Good sports: A coach congratulates a player during a Catholic baseball camp. Coaches need to show integrity, fairness, patience, joy and kindness, especially toward those who are struggling, Pope Francis said. Photo: CNS photo

Good sports: A coach congratulates a player during a Catholic baseball camp. Coaches need to show integrity, fairness, patience, joy and kindness, especially toward those who are struggling, Pope Francis said. Photo: CNS photo

COACHES need to show integrity, fairness, patience, joy and kindness, especially toward those who are struggling, Pope Francis said.

Like any good educator, a good coach or trainer was extremely important in helping kids develop into mature, well-balanced and well-rounded adults, he said.

Instilled with solid values and Christian faith, athletes can help prevent sports from becoming distorted by “pressure from many increasingly intrusive interests, especially economic”, he said in a written message released on May 14.

The Pope’s message was presented to participants at an international seminar on the role of coaches and trainers as educators of human and Christian values.

The seminar at the Vatican on May 14-16 was sponsored by the Pontifical Council for the Laity’s church and sport office.

Good teachers and coaches were vital for children and young adults because they were at a “delicate stage in life” as their personalities were developing and they were looking for role models and approval from others, the Pope wrote.
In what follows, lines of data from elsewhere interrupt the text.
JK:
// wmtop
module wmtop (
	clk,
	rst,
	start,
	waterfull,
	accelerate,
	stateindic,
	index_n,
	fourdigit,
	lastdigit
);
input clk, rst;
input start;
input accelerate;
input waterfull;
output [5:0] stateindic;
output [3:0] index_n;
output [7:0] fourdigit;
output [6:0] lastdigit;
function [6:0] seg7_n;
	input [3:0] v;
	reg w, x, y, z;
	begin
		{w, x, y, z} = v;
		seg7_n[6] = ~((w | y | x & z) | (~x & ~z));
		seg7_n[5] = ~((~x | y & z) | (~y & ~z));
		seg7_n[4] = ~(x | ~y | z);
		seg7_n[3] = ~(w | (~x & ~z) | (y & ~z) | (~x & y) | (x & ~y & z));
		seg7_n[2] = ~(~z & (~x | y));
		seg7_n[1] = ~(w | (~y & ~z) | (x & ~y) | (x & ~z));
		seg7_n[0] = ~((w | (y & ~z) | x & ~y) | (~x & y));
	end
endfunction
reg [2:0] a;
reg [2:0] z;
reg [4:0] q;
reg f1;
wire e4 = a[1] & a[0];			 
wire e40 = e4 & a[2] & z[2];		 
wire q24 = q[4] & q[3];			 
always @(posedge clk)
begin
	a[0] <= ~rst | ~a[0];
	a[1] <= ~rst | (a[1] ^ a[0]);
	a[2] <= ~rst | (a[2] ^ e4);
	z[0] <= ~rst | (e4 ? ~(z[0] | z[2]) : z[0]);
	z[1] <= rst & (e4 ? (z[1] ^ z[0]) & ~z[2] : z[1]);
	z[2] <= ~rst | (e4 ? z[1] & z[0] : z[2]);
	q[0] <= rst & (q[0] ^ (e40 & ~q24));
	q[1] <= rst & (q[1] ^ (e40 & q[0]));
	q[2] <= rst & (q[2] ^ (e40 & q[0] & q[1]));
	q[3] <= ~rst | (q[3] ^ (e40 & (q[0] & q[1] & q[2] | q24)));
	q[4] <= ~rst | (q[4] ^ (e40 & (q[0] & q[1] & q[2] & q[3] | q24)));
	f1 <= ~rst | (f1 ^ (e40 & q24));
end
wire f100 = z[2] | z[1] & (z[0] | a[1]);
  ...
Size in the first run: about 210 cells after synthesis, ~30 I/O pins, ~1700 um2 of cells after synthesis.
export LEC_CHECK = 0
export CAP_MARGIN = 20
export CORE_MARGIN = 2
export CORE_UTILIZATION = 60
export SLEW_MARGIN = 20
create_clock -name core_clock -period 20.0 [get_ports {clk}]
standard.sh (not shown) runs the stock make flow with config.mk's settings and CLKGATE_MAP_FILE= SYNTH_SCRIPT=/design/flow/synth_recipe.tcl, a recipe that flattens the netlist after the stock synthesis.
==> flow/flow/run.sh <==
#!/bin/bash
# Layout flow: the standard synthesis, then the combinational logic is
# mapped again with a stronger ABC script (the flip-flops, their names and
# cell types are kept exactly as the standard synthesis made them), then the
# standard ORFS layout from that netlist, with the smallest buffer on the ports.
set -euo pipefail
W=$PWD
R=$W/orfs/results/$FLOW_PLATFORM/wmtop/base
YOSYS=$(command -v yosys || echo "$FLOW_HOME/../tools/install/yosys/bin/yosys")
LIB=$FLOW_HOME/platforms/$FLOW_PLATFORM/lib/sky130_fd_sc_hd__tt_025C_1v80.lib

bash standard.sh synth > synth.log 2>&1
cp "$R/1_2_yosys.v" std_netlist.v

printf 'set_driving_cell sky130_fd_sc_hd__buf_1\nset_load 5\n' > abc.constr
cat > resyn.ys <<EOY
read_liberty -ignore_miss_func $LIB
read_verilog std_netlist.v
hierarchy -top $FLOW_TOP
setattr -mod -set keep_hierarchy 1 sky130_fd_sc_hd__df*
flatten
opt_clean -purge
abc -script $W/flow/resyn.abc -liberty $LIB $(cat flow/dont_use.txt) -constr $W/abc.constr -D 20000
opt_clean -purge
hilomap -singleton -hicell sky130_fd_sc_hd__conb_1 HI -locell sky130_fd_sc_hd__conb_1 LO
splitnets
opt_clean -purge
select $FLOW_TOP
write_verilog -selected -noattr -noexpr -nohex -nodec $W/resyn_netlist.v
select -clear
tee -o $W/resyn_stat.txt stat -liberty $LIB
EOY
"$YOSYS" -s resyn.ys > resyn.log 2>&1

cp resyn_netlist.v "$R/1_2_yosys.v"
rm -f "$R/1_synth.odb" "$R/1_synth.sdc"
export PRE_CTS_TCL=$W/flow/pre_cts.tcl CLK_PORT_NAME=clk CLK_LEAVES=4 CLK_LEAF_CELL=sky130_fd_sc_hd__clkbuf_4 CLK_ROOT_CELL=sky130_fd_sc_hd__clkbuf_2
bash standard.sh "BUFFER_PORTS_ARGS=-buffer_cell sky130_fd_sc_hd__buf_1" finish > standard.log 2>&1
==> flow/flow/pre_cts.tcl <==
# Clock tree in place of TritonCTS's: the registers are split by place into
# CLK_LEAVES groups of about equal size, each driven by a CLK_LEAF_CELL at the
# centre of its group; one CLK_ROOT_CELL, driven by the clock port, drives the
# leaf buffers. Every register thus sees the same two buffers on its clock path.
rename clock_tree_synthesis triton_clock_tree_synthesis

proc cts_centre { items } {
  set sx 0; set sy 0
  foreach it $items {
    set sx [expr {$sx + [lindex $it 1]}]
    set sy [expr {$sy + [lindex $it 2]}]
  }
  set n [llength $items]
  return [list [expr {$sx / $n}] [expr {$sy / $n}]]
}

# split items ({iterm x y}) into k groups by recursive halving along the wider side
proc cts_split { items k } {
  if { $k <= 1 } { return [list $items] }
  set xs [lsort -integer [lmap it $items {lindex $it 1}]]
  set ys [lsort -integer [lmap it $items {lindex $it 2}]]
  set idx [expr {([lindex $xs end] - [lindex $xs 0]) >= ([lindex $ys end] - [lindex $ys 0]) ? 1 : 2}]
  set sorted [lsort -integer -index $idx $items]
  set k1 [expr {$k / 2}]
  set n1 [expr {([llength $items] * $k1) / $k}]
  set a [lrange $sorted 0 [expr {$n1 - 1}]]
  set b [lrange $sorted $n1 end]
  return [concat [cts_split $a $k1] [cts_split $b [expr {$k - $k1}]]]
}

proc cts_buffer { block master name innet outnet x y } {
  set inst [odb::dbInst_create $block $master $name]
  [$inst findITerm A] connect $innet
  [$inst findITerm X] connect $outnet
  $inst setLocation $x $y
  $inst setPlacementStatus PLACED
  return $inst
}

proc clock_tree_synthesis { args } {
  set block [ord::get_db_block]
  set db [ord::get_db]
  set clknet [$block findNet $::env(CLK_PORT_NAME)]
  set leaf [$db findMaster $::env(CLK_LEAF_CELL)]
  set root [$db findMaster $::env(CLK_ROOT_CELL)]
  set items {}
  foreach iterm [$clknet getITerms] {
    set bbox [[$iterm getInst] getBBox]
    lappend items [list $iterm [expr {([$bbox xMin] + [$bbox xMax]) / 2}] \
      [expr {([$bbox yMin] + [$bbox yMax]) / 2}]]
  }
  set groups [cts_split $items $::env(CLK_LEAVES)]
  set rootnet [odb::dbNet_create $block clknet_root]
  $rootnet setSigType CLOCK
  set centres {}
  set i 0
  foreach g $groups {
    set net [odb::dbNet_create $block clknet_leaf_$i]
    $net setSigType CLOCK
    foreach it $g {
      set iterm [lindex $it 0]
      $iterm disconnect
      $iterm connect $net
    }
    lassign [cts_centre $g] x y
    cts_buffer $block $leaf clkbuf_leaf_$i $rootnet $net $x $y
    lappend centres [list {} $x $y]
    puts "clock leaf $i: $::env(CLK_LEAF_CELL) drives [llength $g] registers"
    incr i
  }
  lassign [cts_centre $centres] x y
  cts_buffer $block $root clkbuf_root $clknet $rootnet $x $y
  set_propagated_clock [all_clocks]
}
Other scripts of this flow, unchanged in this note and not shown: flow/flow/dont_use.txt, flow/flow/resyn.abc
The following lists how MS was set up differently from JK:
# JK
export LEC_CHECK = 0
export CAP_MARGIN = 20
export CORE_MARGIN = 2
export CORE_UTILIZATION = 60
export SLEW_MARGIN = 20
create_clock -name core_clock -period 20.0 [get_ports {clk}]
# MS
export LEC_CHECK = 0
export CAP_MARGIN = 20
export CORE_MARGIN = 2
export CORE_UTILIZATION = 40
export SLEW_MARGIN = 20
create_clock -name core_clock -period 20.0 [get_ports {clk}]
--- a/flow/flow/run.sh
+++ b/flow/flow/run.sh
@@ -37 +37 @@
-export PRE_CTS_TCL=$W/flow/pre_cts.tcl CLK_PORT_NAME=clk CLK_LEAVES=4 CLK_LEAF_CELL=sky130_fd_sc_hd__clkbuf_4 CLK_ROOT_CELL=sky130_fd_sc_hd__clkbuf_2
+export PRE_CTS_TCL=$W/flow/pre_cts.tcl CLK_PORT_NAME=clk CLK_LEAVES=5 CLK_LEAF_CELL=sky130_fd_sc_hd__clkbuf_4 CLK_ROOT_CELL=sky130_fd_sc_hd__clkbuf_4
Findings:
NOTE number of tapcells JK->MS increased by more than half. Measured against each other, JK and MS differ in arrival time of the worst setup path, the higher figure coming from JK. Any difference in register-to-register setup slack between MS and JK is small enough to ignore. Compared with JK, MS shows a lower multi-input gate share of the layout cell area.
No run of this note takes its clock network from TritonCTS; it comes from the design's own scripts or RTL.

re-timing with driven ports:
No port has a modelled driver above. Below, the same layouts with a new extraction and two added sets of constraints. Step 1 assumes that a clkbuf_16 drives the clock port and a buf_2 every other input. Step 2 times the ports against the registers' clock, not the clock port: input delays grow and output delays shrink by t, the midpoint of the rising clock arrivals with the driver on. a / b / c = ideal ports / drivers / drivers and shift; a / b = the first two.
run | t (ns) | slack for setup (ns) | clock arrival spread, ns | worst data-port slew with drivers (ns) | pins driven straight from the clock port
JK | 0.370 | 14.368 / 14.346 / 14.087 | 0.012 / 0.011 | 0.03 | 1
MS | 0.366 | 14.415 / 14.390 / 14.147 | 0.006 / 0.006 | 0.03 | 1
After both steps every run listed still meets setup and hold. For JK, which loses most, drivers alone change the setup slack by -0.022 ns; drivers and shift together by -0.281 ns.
It’s a stage in life when “the danger of getting lost by following bad examples and seeking false happiness is more real”, he wrote.

Therefore, coaches, like teachers, had a great responsibility because they often “have the privilege of spending many hours each week with young people and have a great influence on them”, he wrote.
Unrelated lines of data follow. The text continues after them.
This design comes from an exercise in tuning for small area, a short achievable clock period and few clock cycles per item on the open sky130 flow, not from production work. At most, simulation tests tie the RTL to the original design; equivalence was not proved. Power and IR drop assume default switching activity.

==> flow/design.v <==
module bubble_sort_unit(
    input wire       CLK,
    input wire       RST,
    input wire       start_i,
    input wire  [8-1:0] in_data0_i,
    input wire  [8-1:0] in_data1_i,
    input wire  [8-1:0] in_data2_i,
    input wire  [8-1:0] in_data3_i,
    input wire  [8-1:0] in_data4_i,
    input wire  [8-1:0] in_data5_i,
    input wire  [8-1:0] in_data6_i,
    input wire  [8-1:0] in_data7_i,
    input wire  [8-1:0] in_data8_i,
    output wire [8-1:0] out_data0_o,
    output wire [8-1:0] out_data1_o,
    output wire [8-1:0] out_data2_o,
    output wire [8-1:0] out_data3_o,
    output wire [8-1:0] out_data4_o,
    output wire [8-1:0] out_data5_o,
    output wire [8-1:0] out_data6_o,
    output wire [8-1:0] out_data7_o,
    output wire [8-1:0] out_data8_o,
    output wire valid_o
);
    localparam W = 8;
    reg         busy_r;
    reg [W-1:0] d_r [0:8];
    reg [3:0]   swap_a_r, keep_a_r;
    reg         load_r;
    wire [W-1:0] in_w [0:8];
    assign in_w[0] = in_data0_i;
    assign in_w[1] = in_data1_i;
    assign in_w[2] = in_data2_i;
    assign in_w[3] = in_data3_i;
    assign in_w[4] = in_data4_i;
    assign in_w[5] = in_data5_i;
    assign in_w[6] = in_data6_i;
    assign in_w[7] = in_data7_i;
    assign in_w[8] = in_data8_i;
    function automatic gt8(input [7:0] a, input [7:0] b);
        reg [7:0] g1, l1;
        reg [3:0] g2, l2;
        reg [1:0] g3, l3;
        integer n;
        begin
            g1 = a & ~b;
            l1 = ~a & b;
            for (n = 0; n < 4; n = n + 1) begin
                g2[n] = g1[2*n+1] | (~l1[2*n+1] & g1[2*n]);
                l2[n] = l1[2*n+1] | (~g1[2*n+1] & l1[2*n]);
            end
            for (n = 0; n < 2; n = n + 1) begin
                g3[n] = g2[2*n+1] | (~l2[2*n+1] & g2[2*n]);
                l3[n] = l2[2*n+1] | (~g2[2*n+1] & l2[2*n]);
            end
            gt8 = g3[1] | (~l3[1] & g3[0]);
        end
    endfunction
    wire [W-1:0] m_w [0:8];
    wire [W-1:0] b_w [0:8];
    wire [3:0]   swap_a_nx_w;
    genvar i;
    generate
        for (i = 0; i < 9; i = i + 1) begin : layer_a
            wire ld = (i < 4) ? load_r : ~busy_r;
            if (i == 8) begin : lone
                assign m_w[i] = ld ? in_w[8] : d_r[8];
            end else begin : pair
                assign m_w[i] = ({W{ld}}              & in_w[i])
                              | ({W{swap_a_r[i / 2]}} & d_r[i ^ 1])
                              | ({W{keep_a_r[i / 2]}} & d_r[i]);
            end
        end
        assign b_w[0] = m_w[0];
        for (i = 1; i < 9; i = i + 2) begin : layer_b
            wire s = gt8(m_w[i], m_w[i+1]);
            assign b_w[i]   = s ? m_w[i+1] : m_w[i];
            assign b_w[i+1] = s ? m_w[i]   : m_w[i+1];
        end
        for (i = 0; i < 9; i = i + 1) begin : regs
            always @(posedge CLK) d_r[i] <= b_w[i];
        end
        assign swap_a_nx_w[0] = gt8(m_w[0], m_w[1]) | gt8(m_w[0], m_w[2]);
        for (i = 1; i < 4; i = i + 1) begin : next_a
            assign swap_a_nx_w[i] =
                  gt8(m_w[2*i-1], m_w[2*i+1]) | gt8(m_w[2*i-1], m_w[2*i+2])
                | gt8(m_w[2*i],   m_w[2*i+1]) | gt8(m_w[2*i],   m_w[2*i+2]);
        end
    endgenerate
    always @(posedge CLK) begin
        swap_a_r <= {4{start_i}} &  swap_a_nx_w;
        keep_a_r <= {4{start_i}} & ~swap_a_nx_w;
    end
    always @(posedge CLK or negedge RST) begin
        if (!RST) begin
            busy_r <= 1'b0;
            load_r <= 1'b1;
        end else begin
            busy_r <= start_i;
            load_r <= ~start_i;
        end
    end
    assign valid_o = busy_r & ~|swap_a_r;
    assign out_data0_o = d_r[0];
    assign out_data1_o = d_r[1];
    assign out_data2_o = d_r[2];
    assign out_data3_o = d_r[3];
    assign out_data4_o = d_r[4];
    assign out_data5_o = d_r[5];
    assign out_data6_o = d_r[6];
    assign out_data7_o = d_r[7];
    assign out_data8_o = d_r[8];
endmodule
But their influence depended more on “who they are as people and how they live than on what they say”, the Pope wrote.

“How important it is then a coach be an example of integrity, consistency, correct judgment, impartiality, but also joy for life, patience, ability (to show) esteem and kindness toward everyone and especially those most disadvantaged,” he wrote.

Being a person of faith was just as important, he said, because being able to raise people’s eyes up to God helped put victories and losses into better perspective.

“Faith gives us that gaze of kindness toward others and it makes us overcome the temptation of a rivalry that’s too heated and aggressive; it makes us understand the dignity of every person, even those less gifted and at a disadvantage,” he said.

Coaches can do much to help make sports an occasion for solidarity and inclusion by giving those usually left out a chance to play and socialise.

For this reason, Pope Francis said, resources and time must be invested in educating coaches and trainers so that they can be “authentic witnesses of life and lived faith”.